看另一笔交易就知道Meta有多着急。2025年6月,它向Scale AI投入约143亿美元,拿下49%股份,还把创始人Alexandr Wang拉进自己的超级智能团队。规模比收购Manus大得多,可逻辑非常相似:内部慢慢培养来不及,那就直接用资本把成熟团队和负责人拉进自己的体系。
所以Manus从约5亿美元估值跃升到20亿至30亿美元区间,不能简单理解成“美国人当冤大头”。2025年春季融资时,Benchmark领投7500万美元,估值约5亿美元;年底Meta出手时,市场给出的交易估值已经翻了数倍。资本愿意付这种价差,说明AI智能体赛道已经从产品试验进入抢位置阶段。
这也是为什么争论Manus究竟有没有自己的基础大模型,反而容易把问题看窄。它没有靠自研基础模型建立全部优势,真正形成商业价值的是任务拆解、工具调用、代码执行、工作流组织以及把模型变成可用产品的工程体系。对一家拥有海量模型资源的巨头而言,这种团队甚至比再买一个模型更省时间。
2020年的TikTok控制权之争与这次很像。美国CFIUS在2020年8月认为相关风险无法得到充分缓解,随后要求字节跳动剥离支持TikTok美国运营的资产和美国用户数据;到了2025年1月17日,美国最高法院又维持了“不完成合格剥离就受到限制”的法律框架。美国早就证明,碰到战略数据和关键平台时,商业合同绝不是监管的终点。
Manus与TikTok又有一个方向完全相反的地方。TikTok面对的是美国阻止中国资本控制美国用户平台,Manus面对的是中国阻止美国巨头整体控制中国背景团队形成的AI能力。两件事放在一起看,结论并不是谁更开放,而是大国竞争到了数字资产时代以后,算法、数据和人才已经被当成过去的油田、港口和芯片工厂一样看待。
更重要的变化发生在Manus之后。2026年7月1日,《国务院关于对外投资的规定》正式施行,其中直接把技术进出口、跨境数据流动、人员出入境等环节纳入相关管理框架,并明确建立境外投资安全审查制度。这意味着以后判断一笔AI出海交易,看的不会只有股权证书,还会顺着人、数据、技术和权益一路往前查。

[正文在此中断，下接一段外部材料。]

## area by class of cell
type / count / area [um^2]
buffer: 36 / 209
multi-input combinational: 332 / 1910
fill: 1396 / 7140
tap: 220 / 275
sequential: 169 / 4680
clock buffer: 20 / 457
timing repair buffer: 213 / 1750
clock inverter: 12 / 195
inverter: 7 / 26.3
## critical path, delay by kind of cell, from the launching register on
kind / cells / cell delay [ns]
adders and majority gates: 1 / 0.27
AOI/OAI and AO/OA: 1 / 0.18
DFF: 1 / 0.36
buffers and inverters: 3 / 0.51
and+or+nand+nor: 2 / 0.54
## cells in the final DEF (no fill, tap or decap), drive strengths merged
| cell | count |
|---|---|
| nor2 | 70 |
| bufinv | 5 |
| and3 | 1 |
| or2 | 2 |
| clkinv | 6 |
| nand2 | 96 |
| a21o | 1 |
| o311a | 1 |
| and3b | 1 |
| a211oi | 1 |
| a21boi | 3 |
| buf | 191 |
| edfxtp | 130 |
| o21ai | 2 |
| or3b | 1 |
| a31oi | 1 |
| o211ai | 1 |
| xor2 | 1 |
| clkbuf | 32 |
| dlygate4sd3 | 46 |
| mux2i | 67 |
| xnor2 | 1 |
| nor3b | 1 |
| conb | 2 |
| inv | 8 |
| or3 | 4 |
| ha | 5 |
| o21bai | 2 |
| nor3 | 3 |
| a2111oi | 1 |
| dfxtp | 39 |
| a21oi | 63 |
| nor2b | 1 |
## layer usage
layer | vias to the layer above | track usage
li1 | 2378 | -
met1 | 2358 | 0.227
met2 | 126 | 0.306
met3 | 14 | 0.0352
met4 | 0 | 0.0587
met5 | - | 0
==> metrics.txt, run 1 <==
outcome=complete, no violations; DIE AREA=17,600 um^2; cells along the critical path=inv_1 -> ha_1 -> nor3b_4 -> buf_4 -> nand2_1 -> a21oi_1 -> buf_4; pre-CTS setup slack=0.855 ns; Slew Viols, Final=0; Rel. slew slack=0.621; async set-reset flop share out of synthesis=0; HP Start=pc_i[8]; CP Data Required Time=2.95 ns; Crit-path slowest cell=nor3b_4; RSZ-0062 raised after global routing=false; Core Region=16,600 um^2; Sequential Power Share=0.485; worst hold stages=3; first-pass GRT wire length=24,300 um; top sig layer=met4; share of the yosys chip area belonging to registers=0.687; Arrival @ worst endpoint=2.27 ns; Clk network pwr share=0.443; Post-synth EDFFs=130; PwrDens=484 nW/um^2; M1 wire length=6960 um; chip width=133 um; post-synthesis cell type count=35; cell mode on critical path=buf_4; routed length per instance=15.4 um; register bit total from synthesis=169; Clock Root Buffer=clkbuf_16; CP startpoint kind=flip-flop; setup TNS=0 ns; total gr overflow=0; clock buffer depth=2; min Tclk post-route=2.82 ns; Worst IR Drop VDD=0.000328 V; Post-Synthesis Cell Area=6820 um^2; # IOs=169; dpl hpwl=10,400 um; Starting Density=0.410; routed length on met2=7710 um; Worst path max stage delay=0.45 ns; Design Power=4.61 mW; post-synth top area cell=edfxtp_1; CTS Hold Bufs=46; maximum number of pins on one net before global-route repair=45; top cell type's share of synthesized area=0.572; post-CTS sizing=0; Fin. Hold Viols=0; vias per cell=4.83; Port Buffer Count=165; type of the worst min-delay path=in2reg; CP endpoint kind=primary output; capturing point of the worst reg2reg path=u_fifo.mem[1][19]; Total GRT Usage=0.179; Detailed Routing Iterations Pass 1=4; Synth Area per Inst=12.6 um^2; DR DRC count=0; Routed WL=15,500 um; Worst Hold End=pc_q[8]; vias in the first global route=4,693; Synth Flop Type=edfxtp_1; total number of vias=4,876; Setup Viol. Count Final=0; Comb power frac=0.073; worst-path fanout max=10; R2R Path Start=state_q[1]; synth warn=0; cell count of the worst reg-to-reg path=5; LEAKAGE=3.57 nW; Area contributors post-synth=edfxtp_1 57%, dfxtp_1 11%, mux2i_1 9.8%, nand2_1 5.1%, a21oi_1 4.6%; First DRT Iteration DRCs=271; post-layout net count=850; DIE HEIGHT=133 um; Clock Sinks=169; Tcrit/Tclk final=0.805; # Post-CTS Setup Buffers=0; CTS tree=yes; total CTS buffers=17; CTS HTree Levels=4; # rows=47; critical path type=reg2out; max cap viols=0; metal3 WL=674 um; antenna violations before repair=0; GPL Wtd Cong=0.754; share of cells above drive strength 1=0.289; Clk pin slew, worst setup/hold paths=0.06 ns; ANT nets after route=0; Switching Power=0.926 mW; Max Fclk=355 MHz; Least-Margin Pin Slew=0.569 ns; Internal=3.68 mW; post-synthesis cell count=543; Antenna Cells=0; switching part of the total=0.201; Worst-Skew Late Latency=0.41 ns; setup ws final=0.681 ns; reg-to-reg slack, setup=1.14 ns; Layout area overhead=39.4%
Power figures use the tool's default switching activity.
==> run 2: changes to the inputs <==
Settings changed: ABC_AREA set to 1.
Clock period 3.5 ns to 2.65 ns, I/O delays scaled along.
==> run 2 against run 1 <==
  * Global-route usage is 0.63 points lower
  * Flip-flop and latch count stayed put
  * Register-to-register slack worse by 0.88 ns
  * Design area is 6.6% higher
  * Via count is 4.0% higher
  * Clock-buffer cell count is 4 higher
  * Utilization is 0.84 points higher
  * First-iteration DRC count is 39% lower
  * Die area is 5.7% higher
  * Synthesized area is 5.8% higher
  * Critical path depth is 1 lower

这一点对AI企业尤其关键。传统制造企业搬资产,厂房、机器、设备都摆在那里;AI公司最值钱的东西却可能装在几十名工程师的经验里,留在代码仓库里,存在数据权限和技术文档中。公司注册地址一晚上就能改,可真正的技术形成路径并不会因为盖了一枚新加坡公章就自动消失,这正是新规则必须回答的问题。

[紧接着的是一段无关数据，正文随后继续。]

## src/rtl/wb_stage.sv

```systemverilog
// MEM/WB writeback stage: registers the selected result (ALU, aligned load or PC+4)
// and drives the register-file write port plus a matching forwarding tap.
// Optional retired-instruction counter: define WB_INSTRET_COUNTER_EN.
module wb_stage #(
    parameter int XLEN      = 32,
    parameter int NREG_BITS = 5
) (
    input  logic                 clk,
    input  logic                 rst,
    input  logic                 wbInValid,
    input  logic                 wbStall,
    input  logic                 wbFlush,
    input  logic                 wbRegWrite,
    input  logic [NREG_BITS-1:0] wbDest,
    input  logic [1:0]           wbSel,
    input  logic [XLEN-1:0]      aluResult,
    input  logic [XLEN-1:0]      loadWord,
    input  logic [2:0]           loadFunct3,
    input  logic [XLEN-1:0]      pcPlus4,
    output logic                 rgWrtEn,
    output logic [NREG_BITS-1:0] rgWrtDest,
    output logic [XLEN-1:0]      rgWrtData,
    output logic                 fwdValid,
    output logic [NREG_BITS-1:0] fwdDest,
    output logic [XLEN-1:0]      fwdData,
    output logic                 wbErr
`ifdef WB_INSTRET_COUNTER_EN
    ,
    output logic [63:0]          instretCount
`endif
);

    logic [1:0]           offset_s;
    logic [7:0]           byte_s;
    logic [15:0]          half_s;
    logic [XLEN-1:0]      sel_data_s;
    logic                 sel_err_s;

    logic                 valid_q,    valid_d;
    logic                 regwrite_q, regwrite_d;
    logic [NREG_BITS-1:0] dest_q,     dest_d;
    logic [XLEN-1:0]      data_q,     data_d;
    logic                 err_q,      err_d;

    assign offset_s = aluResult[1:0];

    // Extract the addressed byte and halfword from the raw memory word
    always_comb begin
        byte_s = 8'h00;
        case (offset_s)
            2'd0:    byte_s = loadWord[7:0];
            2'd1:    byte_s = loadWord[15:8];
            2'd2:    byte_s = loadWord[23:16];
            default: byte_s = loadWord[31:24];
        endcase
        if (offset_s[1]) begin
            half_s = loadWord[31:16];
        end else begin
            half_s = loadWord[15:0];
        end
    end

    // Write-value select and load extension; misaligned or illegal loads raise err
    always_comb begin
        sel_data_s = {XLEN{1'b0}};
        sel_err_s  = 1'b0;
        case (wbSel)
            2'b00: sel_data_s = aluResult;
            2'b10: sel_data_s = pcPlus4;
            2'b01: begin
                case (loadFunct3)
                    3'b000: sel_data_s = {{(XLEN-8){byte_s[7]}}, byte_s};
                    3'b100: sel_data_s = {{(XLEN-8){1'b0}}, byte_s};
                    3'b001: begin
                        sel_data_s = {{(XLEN-16){half_s[15]}}, half_s};
                        sel_err_s  = offset_s[0];
                    end
                    3'b101: begin
                        sel_data_s = {{(XLEN-16){1'b0}}, half_s};
                        sel_err_s  = offset_s[0];
                    end
                    3'b010: begin
                        sel_data_s = loadWord;
                        sel_err_s  = (offset_s != 2'd0);
                    end
                    default: begin
                        sel_data_s = {XLEN{1'b0}};
                        sel_err_s  = 1'b1;
                    end
                endcase
            end
            default: begin
                sel_data_s = {XLEN{1'b0}};
                sel_err_s  = 1'b1;
            end
        endcase
    end

    // Stage register next state: flush beats stall beats capture
    always_comb begin
        valid_d    = valid_q;
        regwrite_d = regwrite_q;
        dest_d     = dest_q;
        data_d     = data_q;
        err_d      = err_q;
        if (wbFlush) begin
            valid_d = 1'b0;
        end else if (wbStall) begin
            valid_d = valid_q;
        end else begin
            valid_d    = wbInValid;
            regwrite_d = wbRegWrite;
            dest_d     = wbDest;
            data_d     = sel_data_s;
            err_d      = sel_err_s;
        end
    end

    // Stage register with synchronous reset
    always_ff @(posedge clk) begin
        if (rst) begin
            valid_q    <= 1'b0;
            regwrite_q <= 1'b0;
            dest_q     <= {NREG_BITS{1'b0}};
            data_q     <= {XLEN{1'b0}};
            err_q      <= 1'b0;
        end else begin
            valid_q    <= valid_d;
            regwrite_q <= regwrite_d;
            dest_q     <= dest_d;
            data_q     <= data_d;
            err_q      <= err_d;
        end
    end

    // A stalled cycle never writes, so a held instruction writes only once it is released
    assign rgWrtEn   = valid_q & regwrite_q & (dest_q != {NREG_BITS{1'b0}}) & ~err_q & ~wbStall;
    assign rgWrtDest = dest_q;
    assign rgWrtData = data_q;
    assign fwdValid  = rgWrtEn;
    assign fwdDest   = dest_q;
    assign fwdData   = data_q;
    assign wbErr     = valid_q & err_q;

`ifdef WB_INSTRET_COUNTER_EN
    logic [63:0] instret_q;

    // Count every instruction that leaves the stage cleanly, including x0 and no-rd ones
    always_ff @(posedge clk) begin
        if (rst) begin
            instret_q <= 64'd0;
        end else if (valid_q && !wbStall && !err_q) begin
            instret_q <= instret_q + 64'd1;
        end
    end

    assign instretCount = instret_q;
`endif

endmodule

```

7月7日,新加坡方面曾表示,中国阻止这笔收购并没有违反新加坡法律,并强调尊重其他国家基于国家安全采取的决定。对于一家已经把总部迁到新加坡的企业而言,这句话分量不轻,因为它说明新加坡并没有把“注册在我这里”解释成替企业屏蔽原有监管关系。
事情发展到8月,争议已经从股权进入数据层。8月11日,Manus曾宣布重新恢复独立运营;随后曾披露,为完成与Meta分离并满足特定司法辖区监管要求,部分2025年12月29日以后产生的用户数据计划在8月23日至24日删除。一个并购案拆到最后竟然要处理具体用户数据,这恰恰说明AI公司的控制权从来不只是股票归谁。
至于腾讯是不是已经用20亿美元把Manus“买回来”,目前仍不能这么写。路透社能够确认的是腾讯、真格基金和HSG等原投资方参与回购谈判,腾讯可能成为最大单一股东,但交易结构当时尚未敲定。到了8月11日,能够确定的是Manus重新独立,而不是腾讯已经正式完成收购。
与此同时,Meta根本没有停下智能体布局。8月10日,它又推出面向较小型智能体任务的开放权重模型Muse Glimmer,并继续加码这一技术路线。这就解释了为什么Meta当初愿意为Manus支付高额溢价:它不是突然喜欢上一家中国背景创业公司,而是在自己的AI竞赛中急需补上能够真正执行任务的“手和脚”。